• _Task objective_
Copy each line from the data that has the word "slack" in it.

::: Data to process

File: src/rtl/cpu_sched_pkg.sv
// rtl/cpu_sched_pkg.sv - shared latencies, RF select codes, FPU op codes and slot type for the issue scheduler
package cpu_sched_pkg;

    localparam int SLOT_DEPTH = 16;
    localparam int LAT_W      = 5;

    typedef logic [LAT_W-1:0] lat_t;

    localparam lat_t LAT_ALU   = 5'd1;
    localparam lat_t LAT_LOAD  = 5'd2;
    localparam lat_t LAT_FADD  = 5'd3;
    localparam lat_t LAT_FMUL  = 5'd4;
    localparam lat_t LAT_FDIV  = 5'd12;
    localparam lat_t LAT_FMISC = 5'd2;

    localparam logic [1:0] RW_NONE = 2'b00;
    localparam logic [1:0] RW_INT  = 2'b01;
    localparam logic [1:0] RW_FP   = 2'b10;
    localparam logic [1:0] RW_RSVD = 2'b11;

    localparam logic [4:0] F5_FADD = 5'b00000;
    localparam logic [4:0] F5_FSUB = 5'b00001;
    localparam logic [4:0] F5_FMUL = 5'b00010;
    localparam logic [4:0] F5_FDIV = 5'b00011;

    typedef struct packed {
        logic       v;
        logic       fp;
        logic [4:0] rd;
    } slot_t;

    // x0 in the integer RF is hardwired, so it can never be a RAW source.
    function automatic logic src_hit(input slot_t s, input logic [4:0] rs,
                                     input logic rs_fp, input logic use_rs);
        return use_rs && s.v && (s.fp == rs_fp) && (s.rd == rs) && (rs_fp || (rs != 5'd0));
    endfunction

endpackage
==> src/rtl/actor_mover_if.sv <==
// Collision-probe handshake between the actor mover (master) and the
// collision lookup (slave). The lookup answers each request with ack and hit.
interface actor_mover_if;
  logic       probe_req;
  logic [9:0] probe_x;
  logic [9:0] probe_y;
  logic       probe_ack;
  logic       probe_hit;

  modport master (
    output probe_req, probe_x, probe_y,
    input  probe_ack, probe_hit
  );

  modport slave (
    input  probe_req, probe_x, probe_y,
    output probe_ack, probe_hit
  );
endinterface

::::::
::: Data to process

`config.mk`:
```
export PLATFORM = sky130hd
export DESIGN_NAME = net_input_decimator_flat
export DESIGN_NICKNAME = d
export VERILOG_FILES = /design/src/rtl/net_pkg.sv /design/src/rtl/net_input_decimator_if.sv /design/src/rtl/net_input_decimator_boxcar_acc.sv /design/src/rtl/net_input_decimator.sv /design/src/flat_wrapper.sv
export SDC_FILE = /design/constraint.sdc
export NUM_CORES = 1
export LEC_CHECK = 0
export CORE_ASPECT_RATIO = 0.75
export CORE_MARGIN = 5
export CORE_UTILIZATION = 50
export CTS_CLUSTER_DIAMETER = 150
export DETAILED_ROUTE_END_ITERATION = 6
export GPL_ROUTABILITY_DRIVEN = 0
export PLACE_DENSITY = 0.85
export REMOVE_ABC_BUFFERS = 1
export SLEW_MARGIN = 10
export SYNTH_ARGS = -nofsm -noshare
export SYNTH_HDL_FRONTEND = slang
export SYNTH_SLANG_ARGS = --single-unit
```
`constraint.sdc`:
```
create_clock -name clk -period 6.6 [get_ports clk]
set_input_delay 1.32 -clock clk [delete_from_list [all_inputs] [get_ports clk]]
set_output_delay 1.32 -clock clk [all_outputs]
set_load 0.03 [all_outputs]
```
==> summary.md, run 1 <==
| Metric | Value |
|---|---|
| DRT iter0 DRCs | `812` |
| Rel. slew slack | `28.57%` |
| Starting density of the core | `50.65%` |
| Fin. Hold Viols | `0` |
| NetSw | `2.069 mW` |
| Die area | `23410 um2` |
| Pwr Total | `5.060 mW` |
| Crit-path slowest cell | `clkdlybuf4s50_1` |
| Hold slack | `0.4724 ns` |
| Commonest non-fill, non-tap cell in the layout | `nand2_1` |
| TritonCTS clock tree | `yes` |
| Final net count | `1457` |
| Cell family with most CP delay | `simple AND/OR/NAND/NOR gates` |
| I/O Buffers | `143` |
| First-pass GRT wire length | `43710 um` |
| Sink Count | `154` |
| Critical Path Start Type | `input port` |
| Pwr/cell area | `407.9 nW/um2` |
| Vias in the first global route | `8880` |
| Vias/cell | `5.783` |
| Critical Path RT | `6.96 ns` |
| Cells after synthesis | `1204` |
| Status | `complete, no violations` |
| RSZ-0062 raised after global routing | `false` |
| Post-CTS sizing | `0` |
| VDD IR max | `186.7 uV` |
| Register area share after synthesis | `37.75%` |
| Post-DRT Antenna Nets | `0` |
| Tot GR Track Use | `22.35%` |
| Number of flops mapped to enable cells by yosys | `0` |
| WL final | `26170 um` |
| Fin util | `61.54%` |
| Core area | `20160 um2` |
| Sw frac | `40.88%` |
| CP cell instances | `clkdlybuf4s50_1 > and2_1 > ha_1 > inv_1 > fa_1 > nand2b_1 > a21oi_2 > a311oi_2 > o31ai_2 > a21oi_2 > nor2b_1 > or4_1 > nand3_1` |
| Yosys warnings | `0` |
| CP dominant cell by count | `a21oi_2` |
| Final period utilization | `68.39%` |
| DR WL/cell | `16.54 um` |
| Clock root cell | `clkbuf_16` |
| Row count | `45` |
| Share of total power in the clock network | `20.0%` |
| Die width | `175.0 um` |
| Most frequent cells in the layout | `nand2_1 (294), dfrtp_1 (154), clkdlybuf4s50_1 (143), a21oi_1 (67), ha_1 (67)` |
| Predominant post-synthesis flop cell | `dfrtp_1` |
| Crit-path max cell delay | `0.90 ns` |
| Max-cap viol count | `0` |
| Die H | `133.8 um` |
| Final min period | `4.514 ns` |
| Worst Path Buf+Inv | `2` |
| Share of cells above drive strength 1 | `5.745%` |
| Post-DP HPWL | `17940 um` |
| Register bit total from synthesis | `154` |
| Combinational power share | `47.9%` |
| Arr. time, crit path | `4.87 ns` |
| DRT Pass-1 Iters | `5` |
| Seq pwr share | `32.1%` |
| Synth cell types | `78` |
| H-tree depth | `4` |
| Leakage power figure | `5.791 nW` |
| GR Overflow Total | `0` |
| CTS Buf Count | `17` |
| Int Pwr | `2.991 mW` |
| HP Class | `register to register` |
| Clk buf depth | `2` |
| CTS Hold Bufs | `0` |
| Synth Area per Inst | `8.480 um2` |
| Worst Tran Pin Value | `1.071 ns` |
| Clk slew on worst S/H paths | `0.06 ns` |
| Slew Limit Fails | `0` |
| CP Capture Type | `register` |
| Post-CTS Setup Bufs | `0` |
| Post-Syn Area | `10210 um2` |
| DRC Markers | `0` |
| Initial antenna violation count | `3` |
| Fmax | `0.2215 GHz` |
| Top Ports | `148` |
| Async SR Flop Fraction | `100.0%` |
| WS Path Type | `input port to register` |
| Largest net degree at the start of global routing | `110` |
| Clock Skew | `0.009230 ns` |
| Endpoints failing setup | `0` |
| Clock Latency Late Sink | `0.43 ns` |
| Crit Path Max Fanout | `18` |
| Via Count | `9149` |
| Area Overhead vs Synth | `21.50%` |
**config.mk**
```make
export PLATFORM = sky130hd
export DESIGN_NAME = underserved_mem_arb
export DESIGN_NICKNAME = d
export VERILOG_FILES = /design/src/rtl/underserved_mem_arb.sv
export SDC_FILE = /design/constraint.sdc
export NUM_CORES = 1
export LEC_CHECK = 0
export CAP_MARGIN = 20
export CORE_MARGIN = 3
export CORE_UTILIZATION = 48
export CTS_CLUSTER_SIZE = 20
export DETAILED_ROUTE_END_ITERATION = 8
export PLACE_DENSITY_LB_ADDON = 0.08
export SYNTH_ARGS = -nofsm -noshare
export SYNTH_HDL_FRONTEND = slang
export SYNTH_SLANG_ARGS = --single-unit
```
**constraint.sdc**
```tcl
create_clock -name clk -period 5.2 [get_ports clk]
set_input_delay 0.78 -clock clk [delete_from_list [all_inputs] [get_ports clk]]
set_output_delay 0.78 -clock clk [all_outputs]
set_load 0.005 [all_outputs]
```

::::::

• _Solution to this exercise_
| Rel. slew slack | `28.57%` |
| Hold slack | `0.4724 ns` |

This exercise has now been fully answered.